Two lines mark the range in the entries below: the one holding "full from empty." and the one holding "localparam int unsigned TIMER_W". Set down those two and all lines between them, exactly.

# DATA LISTING
----------

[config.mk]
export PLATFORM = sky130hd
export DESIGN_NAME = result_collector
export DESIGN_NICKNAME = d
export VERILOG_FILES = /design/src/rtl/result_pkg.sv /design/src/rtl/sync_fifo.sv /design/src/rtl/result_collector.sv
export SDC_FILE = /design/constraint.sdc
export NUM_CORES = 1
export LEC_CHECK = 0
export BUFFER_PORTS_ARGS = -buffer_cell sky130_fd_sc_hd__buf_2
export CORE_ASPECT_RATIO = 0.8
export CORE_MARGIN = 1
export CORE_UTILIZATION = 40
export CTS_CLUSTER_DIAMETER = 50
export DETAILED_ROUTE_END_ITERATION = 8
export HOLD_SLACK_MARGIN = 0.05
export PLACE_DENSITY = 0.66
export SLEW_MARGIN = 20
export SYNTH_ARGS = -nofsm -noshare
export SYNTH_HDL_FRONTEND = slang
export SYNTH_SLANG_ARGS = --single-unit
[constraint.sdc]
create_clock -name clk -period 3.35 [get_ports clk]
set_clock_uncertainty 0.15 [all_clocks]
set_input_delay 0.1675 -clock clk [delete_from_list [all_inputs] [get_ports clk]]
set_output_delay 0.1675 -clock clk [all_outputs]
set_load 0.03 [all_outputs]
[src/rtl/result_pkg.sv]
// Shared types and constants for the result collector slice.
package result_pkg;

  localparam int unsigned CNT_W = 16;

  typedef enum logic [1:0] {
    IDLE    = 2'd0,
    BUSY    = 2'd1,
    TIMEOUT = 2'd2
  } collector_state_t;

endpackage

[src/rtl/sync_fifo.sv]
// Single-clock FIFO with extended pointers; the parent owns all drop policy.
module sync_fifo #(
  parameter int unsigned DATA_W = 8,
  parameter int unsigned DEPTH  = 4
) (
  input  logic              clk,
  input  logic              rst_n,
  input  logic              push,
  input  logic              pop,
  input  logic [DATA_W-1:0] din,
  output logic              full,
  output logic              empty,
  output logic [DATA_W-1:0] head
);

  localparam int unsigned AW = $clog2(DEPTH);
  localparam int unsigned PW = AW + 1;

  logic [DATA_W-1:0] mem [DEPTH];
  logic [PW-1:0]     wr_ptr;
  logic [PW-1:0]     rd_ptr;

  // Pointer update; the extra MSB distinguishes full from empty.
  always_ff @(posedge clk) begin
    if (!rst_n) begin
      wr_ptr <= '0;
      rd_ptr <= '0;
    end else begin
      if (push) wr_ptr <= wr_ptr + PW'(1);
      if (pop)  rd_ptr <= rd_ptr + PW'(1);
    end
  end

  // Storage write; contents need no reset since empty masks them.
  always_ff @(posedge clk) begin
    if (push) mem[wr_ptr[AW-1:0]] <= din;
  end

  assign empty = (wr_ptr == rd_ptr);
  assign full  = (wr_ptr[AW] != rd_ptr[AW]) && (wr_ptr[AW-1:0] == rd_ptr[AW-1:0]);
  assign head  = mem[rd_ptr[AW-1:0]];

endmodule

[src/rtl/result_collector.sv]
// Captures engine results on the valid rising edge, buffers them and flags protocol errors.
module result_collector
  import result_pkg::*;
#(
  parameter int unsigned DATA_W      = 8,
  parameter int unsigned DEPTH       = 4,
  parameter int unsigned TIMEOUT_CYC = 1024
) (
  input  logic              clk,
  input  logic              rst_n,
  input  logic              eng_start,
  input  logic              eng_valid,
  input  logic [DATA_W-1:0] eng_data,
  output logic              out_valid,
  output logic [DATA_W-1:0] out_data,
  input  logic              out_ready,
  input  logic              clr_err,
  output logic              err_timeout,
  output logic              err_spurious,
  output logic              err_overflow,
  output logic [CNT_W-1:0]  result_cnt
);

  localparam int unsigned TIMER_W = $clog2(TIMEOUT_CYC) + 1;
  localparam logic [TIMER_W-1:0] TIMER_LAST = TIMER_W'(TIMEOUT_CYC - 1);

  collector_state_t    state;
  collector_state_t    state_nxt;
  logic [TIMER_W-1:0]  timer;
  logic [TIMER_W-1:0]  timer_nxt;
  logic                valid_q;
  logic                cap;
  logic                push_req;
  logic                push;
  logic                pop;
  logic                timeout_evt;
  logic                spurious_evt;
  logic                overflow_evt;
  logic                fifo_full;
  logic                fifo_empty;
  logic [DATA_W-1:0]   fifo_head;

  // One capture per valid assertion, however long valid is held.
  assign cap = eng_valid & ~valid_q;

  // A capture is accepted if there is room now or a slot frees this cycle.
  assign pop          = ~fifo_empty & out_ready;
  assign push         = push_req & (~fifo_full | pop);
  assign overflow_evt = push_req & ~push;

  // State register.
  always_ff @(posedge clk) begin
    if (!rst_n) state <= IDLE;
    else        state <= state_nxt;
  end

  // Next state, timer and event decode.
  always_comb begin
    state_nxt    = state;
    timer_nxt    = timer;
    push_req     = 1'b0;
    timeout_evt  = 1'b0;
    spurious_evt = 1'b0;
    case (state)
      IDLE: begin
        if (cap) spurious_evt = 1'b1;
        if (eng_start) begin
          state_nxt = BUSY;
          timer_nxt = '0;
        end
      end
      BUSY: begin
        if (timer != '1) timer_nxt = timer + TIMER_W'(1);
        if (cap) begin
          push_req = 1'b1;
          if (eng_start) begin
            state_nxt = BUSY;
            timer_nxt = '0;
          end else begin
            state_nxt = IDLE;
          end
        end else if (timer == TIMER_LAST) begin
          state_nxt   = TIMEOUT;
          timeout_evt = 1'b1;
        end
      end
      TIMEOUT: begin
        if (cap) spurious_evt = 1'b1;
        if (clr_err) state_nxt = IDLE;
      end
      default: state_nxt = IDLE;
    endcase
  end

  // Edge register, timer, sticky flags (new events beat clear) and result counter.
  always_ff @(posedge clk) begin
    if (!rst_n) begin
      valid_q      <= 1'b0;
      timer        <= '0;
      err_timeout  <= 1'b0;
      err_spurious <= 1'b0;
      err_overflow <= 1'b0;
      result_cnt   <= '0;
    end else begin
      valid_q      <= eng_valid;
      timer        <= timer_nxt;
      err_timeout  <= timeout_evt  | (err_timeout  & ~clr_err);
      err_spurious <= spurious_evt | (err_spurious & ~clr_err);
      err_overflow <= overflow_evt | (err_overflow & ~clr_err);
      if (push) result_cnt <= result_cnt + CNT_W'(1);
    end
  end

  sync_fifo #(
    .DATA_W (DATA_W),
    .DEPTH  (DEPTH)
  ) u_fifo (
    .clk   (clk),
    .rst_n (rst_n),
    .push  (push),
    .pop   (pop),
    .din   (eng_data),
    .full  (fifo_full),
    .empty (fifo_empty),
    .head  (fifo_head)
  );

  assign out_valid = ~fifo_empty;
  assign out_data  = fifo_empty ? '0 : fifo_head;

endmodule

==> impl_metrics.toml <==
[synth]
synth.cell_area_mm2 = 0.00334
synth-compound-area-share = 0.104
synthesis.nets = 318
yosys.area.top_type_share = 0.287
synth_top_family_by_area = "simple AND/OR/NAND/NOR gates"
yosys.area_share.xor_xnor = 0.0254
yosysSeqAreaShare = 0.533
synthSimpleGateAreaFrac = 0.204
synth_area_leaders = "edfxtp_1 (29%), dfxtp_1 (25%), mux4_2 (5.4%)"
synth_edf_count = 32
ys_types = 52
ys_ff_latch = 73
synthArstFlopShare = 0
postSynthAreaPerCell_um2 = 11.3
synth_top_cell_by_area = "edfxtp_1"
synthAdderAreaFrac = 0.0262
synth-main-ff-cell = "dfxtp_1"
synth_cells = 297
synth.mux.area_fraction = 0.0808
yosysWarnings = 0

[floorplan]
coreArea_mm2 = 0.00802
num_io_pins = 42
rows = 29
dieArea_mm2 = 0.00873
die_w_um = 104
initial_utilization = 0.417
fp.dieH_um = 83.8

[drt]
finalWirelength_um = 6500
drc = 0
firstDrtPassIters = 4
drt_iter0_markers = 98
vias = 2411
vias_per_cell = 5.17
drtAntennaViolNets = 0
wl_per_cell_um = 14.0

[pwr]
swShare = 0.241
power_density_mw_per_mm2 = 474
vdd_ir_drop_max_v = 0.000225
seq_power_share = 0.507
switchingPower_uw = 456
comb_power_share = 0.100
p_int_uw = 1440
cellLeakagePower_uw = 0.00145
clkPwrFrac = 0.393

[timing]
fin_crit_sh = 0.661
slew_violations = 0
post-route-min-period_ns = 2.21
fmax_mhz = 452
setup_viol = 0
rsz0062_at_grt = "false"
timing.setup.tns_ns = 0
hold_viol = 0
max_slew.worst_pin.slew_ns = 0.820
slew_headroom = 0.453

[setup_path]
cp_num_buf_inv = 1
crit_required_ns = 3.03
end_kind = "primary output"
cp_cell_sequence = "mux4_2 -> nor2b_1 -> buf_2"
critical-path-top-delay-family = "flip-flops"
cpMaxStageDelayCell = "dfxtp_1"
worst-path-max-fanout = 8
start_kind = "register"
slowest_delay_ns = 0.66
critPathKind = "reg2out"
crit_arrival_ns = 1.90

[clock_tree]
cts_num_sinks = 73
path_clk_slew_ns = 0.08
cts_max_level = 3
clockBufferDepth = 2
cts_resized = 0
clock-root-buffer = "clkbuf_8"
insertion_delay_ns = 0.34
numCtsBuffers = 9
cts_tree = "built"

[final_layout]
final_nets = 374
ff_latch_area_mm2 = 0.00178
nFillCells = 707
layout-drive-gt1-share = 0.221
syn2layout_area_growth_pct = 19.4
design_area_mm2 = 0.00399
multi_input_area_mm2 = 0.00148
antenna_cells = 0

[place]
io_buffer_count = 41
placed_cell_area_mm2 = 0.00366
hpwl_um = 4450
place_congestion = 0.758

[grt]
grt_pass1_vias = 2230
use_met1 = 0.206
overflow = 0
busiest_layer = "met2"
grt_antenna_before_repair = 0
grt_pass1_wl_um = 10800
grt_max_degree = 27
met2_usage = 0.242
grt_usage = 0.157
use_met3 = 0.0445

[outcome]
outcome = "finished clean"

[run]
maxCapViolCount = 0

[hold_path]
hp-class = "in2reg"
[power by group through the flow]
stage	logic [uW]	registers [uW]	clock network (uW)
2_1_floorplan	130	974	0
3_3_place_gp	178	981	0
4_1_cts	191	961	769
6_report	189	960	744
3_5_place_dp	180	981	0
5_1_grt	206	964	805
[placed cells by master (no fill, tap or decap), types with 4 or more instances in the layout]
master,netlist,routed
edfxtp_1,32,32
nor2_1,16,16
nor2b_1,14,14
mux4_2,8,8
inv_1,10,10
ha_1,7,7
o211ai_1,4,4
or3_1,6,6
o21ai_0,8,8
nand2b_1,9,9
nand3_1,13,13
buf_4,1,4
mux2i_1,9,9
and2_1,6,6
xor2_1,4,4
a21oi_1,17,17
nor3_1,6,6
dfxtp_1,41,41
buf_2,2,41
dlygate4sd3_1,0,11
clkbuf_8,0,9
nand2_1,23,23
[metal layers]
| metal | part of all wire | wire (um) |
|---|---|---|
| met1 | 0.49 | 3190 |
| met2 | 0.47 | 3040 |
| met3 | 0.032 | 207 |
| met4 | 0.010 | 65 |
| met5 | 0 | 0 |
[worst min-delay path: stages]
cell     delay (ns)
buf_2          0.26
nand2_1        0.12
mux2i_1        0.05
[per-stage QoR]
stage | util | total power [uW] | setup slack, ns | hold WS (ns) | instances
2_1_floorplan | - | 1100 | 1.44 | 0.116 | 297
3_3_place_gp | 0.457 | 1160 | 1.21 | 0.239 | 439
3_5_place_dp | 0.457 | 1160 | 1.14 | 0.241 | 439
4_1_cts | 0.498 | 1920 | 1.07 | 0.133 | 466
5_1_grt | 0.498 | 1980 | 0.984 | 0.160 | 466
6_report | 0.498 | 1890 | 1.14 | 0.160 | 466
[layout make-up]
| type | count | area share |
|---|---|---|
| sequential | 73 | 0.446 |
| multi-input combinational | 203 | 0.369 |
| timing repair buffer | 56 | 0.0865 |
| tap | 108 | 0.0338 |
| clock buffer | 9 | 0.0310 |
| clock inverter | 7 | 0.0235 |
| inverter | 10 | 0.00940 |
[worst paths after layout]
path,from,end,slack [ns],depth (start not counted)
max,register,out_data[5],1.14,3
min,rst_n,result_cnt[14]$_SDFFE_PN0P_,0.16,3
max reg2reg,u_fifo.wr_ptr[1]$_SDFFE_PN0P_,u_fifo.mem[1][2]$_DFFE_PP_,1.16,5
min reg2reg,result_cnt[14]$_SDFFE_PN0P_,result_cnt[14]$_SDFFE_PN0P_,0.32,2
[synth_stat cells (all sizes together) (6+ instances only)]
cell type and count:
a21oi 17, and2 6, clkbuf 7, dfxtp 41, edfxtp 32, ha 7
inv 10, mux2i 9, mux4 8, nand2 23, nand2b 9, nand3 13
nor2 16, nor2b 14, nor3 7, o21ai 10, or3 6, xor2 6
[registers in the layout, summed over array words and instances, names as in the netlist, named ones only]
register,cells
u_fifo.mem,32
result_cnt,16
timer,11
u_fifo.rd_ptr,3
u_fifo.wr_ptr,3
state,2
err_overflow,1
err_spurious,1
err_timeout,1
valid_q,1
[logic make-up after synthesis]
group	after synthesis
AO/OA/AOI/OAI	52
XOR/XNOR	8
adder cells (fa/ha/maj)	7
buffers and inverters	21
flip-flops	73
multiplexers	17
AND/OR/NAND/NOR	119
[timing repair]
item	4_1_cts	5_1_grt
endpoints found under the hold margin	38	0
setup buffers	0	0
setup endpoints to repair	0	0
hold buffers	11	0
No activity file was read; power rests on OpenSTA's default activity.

----------

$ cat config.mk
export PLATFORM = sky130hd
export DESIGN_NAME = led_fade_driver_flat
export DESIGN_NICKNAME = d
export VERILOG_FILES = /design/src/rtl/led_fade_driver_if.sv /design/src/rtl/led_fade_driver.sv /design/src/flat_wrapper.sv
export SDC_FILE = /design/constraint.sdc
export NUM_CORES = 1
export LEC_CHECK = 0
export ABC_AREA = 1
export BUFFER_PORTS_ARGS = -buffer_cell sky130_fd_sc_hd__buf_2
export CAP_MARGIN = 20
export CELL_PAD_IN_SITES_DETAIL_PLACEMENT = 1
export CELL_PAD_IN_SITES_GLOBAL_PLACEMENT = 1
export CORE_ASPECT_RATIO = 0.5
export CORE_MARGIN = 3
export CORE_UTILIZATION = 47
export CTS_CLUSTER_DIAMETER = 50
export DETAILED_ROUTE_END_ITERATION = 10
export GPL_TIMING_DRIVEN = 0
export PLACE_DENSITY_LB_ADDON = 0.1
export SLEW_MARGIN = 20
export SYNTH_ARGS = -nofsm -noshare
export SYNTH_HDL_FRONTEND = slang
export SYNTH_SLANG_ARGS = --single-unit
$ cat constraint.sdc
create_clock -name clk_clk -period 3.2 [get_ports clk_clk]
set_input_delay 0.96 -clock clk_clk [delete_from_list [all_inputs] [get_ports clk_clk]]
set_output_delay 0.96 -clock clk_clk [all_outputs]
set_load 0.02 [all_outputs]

----------

# ANSWER FOR THE TASK
  // Pointer update; the extra MSB distinguishes full from empty.
  always_ff @(posedge clk) begin
    if (!rst_n) begin
      wr_ptr <= '0;
      rd_ptr <= '0;
    end else begin
      if (push) wr_ptr <= wr_ptr + PW'(1);
      if (pop)  rd_ptr <= rd_ptr + PW'(1);
    end
  end

  // Storage write; contents need no reset since empty masks them.
  always_ff @(posedge clk) begin
    if (push) mem[wr_ptr[AW-1:0]] <= din;
  end

  assign empty = (wr_ptr == rd_ptr);
  assign full  = (wr_ptr[AW] != rd_ptr[AW]) && (wr_ptr[AW-1:0] == rd_ptr[AW-1:0]);
  assign head  = mem[rd_ptr[AW-1:0]];

endmodule

[src/rtl/result_collector.sv]
// Captures engine results on the valid rising edge, buffers them and flags protocol errors.
module result_collector
  import result_pkg::*;
#(
  parameter int unsigned DATA_W      = 8,
  parameter int unsigned DEPTH       = 4,
  parameter int unsigned TIMEOUT_CYC = 1024
) (
  input  logic              clk,
  input  logic              rst_n,
  input  logic              eng_start,
  input  logic              eng_valid,
  input  logic [DATA_W-1:0] eng_data,
  output logic              out_valid,
  output logic [DATA_W-1:0] out_data,
  input  logic              out_ready,
  input  logic              clr_err,
  output logic              err_timeout,
  output logic              err_spurious,
  output logic              err_overflow,
  output logic [CNT_W-1:0]  result_cnt
);

  localparam int unsigned TIMER_W = $clog2(TIMEOUT_CYC) + 1;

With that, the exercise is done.